Below are some records; quote exactly the lines from the one that contains "-- metrics by" through the one that contains "-- worst min-delay", inclusive, and no others.

****************

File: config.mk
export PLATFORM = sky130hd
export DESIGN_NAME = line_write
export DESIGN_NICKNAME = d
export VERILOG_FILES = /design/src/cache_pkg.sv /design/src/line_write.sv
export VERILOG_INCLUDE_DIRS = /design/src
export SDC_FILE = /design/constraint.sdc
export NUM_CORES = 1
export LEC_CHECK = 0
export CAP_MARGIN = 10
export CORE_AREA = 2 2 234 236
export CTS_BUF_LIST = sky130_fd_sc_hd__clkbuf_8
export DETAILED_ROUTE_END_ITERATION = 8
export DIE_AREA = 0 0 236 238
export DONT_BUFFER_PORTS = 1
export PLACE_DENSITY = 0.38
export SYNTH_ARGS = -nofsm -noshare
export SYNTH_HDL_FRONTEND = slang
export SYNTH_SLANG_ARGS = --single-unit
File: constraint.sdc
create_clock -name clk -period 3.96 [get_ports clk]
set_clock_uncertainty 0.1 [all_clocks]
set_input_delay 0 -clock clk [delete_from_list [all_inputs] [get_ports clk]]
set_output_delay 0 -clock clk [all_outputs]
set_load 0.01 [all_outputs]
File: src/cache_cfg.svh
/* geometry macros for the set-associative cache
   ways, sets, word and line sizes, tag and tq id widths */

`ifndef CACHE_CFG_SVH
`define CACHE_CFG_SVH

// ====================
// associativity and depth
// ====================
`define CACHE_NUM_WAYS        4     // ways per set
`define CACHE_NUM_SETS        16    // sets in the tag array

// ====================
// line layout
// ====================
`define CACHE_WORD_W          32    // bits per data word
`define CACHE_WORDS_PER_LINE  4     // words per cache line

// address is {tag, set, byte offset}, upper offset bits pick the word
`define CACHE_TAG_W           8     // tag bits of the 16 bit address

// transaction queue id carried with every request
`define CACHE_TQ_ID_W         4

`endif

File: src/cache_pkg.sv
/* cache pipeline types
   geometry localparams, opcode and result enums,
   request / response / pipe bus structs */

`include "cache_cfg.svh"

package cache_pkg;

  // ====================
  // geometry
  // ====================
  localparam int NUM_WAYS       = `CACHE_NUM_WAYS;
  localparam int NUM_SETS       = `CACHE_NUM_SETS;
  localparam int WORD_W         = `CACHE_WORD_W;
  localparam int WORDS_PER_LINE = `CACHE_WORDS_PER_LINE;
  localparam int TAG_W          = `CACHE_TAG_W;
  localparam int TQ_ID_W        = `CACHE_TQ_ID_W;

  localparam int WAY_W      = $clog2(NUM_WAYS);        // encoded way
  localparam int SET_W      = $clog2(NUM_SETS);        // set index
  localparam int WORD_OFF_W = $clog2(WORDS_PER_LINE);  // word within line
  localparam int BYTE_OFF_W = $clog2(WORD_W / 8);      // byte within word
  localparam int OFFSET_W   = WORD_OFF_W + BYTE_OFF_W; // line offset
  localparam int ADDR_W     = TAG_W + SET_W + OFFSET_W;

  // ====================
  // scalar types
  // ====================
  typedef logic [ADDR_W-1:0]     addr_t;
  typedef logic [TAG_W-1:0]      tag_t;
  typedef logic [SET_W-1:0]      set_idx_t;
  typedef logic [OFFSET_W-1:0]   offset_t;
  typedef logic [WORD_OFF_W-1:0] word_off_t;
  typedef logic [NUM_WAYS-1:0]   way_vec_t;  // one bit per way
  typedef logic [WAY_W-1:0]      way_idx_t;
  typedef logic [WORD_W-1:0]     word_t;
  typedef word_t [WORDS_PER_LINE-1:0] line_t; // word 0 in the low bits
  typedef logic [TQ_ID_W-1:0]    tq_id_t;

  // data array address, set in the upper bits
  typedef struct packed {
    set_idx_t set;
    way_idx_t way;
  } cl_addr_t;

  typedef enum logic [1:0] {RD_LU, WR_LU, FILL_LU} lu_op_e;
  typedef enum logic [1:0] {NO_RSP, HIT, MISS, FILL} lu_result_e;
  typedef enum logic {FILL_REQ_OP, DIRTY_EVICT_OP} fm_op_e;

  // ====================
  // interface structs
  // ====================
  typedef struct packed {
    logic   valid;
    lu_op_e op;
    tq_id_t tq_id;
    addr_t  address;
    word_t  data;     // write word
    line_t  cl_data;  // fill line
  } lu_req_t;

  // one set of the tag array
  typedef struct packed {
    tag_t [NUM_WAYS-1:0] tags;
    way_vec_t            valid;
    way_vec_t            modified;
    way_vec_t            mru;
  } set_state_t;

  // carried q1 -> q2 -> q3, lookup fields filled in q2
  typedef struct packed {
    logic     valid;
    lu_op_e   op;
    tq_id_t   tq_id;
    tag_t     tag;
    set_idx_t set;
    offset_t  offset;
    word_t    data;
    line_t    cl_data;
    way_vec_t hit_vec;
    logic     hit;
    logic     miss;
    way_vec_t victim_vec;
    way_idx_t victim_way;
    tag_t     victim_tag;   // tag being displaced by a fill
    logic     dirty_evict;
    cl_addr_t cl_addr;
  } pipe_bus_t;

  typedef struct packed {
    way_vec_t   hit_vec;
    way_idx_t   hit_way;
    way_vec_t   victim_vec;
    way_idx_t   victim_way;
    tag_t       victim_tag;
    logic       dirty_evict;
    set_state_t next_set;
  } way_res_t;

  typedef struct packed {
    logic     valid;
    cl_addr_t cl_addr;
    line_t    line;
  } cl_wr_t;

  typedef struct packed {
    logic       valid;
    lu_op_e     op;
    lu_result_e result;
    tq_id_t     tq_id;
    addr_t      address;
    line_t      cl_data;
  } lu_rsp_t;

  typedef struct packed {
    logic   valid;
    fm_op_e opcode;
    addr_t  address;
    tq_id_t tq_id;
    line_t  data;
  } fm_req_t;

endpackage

****************

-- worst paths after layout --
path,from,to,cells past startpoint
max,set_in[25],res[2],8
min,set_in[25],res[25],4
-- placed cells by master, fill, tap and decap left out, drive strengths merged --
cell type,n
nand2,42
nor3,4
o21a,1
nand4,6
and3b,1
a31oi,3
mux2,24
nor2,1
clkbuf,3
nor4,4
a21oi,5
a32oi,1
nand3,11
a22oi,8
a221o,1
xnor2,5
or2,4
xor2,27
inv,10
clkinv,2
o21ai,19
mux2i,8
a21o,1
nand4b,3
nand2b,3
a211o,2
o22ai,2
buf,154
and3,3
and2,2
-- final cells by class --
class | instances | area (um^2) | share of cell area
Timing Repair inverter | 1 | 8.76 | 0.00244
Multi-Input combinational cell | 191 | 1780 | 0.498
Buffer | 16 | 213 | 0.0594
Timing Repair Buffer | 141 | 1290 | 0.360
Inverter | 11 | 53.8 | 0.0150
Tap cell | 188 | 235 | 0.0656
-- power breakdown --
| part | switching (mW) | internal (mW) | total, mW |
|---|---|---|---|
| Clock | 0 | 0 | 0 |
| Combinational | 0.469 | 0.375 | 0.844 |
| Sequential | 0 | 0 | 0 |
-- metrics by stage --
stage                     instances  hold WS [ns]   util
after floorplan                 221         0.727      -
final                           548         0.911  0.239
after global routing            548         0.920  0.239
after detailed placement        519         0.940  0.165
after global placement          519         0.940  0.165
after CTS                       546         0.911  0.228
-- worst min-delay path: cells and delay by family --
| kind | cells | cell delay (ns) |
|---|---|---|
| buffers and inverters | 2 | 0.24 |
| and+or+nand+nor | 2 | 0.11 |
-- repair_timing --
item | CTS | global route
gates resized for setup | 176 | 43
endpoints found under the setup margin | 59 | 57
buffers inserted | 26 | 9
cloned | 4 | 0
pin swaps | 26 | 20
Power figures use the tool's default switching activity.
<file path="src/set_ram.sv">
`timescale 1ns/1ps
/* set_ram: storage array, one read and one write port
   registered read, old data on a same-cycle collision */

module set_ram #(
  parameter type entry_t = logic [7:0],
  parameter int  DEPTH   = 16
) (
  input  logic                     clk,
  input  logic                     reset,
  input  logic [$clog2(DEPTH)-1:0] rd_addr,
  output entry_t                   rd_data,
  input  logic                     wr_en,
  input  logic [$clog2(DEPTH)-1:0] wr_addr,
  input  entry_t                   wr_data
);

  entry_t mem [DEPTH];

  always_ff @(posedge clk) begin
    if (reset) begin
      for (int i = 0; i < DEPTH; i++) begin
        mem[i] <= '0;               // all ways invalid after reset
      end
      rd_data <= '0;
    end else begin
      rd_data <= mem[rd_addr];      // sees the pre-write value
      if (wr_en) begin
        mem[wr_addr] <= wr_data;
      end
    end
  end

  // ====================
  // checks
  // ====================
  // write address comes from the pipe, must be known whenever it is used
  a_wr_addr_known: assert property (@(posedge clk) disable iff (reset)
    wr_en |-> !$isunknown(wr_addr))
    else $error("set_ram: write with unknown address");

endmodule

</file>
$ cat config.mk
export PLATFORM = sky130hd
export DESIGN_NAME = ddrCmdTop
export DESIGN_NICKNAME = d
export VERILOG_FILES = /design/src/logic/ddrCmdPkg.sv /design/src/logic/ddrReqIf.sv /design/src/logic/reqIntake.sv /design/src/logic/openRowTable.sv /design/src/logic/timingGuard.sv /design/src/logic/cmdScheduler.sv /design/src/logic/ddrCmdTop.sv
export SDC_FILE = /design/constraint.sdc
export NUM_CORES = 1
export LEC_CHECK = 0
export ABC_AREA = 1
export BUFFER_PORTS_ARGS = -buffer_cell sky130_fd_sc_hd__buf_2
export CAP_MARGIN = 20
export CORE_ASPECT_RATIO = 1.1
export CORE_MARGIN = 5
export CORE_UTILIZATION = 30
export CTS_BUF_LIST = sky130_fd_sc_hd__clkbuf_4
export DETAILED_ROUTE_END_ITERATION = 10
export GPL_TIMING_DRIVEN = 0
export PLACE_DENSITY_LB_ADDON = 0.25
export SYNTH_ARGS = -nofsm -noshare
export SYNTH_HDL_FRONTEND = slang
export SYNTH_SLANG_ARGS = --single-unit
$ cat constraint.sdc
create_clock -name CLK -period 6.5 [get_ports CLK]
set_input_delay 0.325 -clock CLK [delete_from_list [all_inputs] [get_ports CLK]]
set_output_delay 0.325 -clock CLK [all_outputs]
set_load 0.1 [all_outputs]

****************

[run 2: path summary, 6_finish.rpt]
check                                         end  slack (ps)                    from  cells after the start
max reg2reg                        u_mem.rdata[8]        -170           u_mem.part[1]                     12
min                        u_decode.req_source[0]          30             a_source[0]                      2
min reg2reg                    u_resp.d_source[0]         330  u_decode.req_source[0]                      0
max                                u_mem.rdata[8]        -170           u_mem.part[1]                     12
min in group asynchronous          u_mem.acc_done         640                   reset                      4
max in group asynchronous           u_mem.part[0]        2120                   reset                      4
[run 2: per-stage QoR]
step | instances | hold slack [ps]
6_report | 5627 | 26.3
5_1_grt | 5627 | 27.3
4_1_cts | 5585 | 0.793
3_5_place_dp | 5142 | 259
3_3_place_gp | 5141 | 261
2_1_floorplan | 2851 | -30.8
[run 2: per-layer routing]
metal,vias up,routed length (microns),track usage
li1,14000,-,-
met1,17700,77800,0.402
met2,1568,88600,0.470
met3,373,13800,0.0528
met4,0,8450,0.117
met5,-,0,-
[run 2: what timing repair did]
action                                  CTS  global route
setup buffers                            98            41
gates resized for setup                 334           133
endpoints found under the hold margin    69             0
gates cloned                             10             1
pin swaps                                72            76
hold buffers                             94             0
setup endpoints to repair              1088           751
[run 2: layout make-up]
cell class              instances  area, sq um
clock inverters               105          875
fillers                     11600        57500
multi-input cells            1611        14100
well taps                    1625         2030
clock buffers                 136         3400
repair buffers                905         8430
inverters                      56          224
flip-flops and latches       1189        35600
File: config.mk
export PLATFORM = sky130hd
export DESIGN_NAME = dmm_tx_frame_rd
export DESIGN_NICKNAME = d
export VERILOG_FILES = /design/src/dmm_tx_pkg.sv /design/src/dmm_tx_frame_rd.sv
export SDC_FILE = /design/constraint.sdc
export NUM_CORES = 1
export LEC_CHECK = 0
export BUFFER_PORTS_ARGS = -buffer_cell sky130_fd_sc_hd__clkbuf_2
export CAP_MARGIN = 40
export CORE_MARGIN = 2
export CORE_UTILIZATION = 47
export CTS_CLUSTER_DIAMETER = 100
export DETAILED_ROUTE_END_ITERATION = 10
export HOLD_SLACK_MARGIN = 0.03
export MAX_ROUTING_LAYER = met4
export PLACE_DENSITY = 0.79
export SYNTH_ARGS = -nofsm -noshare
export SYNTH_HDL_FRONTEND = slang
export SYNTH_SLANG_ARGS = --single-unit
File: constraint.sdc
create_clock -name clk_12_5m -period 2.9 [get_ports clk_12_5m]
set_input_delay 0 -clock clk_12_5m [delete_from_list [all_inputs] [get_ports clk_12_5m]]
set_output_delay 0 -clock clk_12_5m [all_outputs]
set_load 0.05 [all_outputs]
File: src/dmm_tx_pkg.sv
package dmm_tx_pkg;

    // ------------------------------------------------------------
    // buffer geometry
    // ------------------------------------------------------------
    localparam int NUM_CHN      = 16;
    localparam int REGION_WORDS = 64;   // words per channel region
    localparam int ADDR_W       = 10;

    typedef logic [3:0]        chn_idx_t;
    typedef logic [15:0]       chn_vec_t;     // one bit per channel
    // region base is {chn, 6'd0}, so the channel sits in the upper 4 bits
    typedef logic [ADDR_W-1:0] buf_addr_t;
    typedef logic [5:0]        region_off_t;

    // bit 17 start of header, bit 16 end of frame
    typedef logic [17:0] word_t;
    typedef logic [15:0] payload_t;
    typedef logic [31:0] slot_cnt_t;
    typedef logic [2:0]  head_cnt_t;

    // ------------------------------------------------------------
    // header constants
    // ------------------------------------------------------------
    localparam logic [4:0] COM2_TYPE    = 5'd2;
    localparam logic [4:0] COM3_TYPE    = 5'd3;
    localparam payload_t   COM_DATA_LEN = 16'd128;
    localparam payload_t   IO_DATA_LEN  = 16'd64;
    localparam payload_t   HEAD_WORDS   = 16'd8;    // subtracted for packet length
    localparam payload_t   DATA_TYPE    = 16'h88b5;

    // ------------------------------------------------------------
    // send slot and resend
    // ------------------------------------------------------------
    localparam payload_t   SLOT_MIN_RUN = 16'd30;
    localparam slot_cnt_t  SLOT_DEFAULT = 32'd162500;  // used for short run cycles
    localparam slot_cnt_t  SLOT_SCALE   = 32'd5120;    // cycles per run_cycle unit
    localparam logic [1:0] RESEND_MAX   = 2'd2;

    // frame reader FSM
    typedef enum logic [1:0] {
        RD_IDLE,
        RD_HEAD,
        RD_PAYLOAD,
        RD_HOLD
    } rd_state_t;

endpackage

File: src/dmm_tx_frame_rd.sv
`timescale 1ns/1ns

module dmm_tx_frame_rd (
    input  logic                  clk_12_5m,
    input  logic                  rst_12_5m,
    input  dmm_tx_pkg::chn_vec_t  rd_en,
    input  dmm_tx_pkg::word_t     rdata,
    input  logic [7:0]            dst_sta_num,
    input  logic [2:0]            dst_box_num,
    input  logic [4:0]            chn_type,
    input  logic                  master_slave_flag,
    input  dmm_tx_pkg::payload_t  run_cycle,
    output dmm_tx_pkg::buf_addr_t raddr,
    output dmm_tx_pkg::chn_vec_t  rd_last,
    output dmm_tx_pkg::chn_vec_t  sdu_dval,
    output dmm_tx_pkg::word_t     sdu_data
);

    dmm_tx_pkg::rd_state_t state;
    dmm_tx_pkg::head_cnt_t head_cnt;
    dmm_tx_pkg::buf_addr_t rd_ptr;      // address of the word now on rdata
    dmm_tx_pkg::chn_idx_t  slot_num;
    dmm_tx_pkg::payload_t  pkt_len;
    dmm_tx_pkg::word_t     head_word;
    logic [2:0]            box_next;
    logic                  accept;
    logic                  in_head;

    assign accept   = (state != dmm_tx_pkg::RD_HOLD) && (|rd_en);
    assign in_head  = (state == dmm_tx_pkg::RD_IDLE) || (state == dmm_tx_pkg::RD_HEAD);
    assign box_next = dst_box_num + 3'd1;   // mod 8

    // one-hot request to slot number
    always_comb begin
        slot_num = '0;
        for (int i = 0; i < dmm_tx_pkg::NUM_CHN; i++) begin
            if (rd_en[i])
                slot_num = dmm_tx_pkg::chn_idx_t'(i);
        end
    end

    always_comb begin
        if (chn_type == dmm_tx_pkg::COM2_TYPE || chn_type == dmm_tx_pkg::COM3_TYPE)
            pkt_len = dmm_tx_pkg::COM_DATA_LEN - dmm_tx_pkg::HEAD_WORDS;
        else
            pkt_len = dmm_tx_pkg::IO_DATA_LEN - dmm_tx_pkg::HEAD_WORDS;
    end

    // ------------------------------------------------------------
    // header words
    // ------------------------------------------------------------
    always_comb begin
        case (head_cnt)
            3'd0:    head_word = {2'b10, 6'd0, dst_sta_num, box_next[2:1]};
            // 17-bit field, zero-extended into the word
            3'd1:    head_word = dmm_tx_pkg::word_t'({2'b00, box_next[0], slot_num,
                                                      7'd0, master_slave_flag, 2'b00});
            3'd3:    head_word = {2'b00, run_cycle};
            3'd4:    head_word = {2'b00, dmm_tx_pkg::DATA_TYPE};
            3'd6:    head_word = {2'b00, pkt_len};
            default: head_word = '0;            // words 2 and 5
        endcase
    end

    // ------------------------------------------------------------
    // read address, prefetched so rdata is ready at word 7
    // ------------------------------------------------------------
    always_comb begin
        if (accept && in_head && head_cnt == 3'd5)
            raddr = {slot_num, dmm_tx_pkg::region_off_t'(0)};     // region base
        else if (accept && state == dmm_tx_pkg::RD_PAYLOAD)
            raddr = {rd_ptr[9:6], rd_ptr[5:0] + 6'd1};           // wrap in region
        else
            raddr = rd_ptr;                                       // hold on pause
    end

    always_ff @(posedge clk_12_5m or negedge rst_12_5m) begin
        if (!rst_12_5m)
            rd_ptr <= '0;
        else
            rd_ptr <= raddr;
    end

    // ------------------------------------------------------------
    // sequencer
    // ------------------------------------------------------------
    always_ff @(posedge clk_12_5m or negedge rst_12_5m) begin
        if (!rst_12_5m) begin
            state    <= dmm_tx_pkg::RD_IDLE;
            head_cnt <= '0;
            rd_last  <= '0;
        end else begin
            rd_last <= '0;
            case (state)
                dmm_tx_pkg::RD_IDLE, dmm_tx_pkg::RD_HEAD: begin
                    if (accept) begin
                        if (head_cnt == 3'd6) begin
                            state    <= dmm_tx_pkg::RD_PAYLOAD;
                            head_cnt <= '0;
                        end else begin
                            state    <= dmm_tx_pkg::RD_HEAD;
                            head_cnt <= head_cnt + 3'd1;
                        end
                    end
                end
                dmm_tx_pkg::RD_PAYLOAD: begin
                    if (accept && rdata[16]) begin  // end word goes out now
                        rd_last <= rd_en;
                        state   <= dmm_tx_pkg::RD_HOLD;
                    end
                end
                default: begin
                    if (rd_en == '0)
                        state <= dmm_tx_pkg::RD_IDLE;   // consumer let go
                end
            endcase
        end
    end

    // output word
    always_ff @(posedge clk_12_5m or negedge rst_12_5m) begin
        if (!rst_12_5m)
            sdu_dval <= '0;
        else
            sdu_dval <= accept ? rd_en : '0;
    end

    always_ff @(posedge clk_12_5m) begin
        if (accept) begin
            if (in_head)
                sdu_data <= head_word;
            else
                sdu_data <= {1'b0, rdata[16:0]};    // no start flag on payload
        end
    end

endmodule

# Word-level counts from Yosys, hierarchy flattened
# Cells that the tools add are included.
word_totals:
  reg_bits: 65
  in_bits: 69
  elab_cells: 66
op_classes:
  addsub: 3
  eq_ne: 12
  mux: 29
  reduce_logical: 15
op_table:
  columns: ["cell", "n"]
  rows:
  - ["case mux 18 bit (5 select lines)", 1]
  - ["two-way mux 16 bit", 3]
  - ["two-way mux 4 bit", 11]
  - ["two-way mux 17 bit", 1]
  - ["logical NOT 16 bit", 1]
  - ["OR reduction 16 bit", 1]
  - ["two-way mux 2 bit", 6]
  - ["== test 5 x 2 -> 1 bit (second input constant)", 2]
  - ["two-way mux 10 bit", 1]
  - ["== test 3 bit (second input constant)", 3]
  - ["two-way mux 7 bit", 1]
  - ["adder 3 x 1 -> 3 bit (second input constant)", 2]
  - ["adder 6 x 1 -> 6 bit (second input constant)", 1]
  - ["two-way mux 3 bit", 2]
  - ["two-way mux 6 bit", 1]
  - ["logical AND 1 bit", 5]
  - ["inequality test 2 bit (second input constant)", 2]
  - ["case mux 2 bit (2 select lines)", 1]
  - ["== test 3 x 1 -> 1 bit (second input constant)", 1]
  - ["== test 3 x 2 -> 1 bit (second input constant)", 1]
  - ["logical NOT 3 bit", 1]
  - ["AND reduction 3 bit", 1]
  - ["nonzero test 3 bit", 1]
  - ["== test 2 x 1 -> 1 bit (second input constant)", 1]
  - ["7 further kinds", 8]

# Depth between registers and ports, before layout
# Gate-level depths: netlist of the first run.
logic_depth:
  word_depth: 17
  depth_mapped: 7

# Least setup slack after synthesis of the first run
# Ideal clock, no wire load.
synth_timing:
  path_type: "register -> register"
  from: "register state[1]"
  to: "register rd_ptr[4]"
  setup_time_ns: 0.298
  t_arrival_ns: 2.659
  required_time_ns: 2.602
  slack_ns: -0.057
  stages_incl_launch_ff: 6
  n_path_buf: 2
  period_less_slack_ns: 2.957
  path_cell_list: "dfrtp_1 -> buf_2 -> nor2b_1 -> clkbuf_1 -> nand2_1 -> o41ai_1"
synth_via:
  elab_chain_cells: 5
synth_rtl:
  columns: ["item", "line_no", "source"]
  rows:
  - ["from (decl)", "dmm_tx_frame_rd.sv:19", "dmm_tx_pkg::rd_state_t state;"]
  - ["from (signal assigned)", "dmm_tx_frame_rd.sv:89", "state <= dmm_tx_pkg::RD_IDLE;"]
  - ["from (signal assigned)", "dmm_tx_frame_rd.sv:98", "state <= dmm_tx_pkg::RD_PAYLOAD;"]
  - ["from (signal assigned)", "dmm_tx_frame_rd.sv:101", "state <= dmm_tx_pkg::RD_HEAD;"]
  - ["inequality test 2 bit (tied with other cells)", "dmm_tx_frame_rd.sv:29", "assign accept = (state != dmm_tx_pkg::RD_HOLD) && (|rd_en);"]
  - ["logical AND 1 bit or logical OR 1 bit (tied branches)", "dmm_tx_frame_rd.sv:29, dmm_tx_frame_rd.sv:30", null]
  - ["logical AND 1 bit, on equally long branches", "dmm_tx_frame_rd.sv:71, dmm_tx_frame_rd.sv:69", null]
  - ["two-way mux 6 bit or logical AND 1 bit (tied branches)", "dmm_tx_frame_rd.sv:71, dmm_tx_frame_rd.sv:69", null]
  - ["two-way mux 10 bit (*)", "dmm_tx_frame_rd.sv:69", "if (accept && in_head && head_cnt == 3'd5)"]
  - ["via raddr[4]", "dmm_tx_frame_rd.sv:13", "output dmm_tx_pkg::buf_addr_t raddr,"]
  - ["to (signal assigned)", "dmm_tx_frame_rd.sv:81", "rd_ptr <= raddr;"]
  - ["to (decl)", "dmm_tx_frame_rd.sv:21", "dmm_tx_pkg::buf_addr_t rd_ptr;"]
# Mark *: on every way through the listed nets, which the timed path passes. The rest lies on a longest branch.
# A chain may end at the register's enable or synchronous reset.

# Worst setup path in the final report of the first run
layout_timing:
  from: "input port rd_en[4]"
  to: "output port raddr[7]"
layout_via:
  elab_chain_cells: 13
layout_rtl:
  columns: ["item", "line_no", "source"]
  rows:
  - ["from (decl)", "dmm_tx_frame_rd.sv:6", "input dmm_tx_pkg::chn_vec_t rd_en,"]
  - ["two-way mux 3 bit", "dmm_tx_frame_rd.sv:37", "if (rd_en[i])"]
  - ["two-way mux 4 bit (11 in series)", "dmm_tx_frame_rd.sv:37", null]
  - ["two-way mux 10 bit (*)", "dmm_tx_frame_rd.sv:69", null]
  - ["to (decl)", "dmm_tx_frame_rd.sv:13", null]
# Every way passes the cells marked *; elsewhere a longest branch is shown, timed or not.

****************

_Exercise solution_.
-- metrics by stage --
stage                     instances  hold WS [ns]   util
after floorplan                 221         0.727      -
final                           548         0.911  0.239
after global routing            548         0.920  0.239
after detailed placement        519         0.940  0.165
after global placement          519         0.940  0.165
after CTS                       546         0.911  0.228
-- worst min-delay path: cells and delay by family --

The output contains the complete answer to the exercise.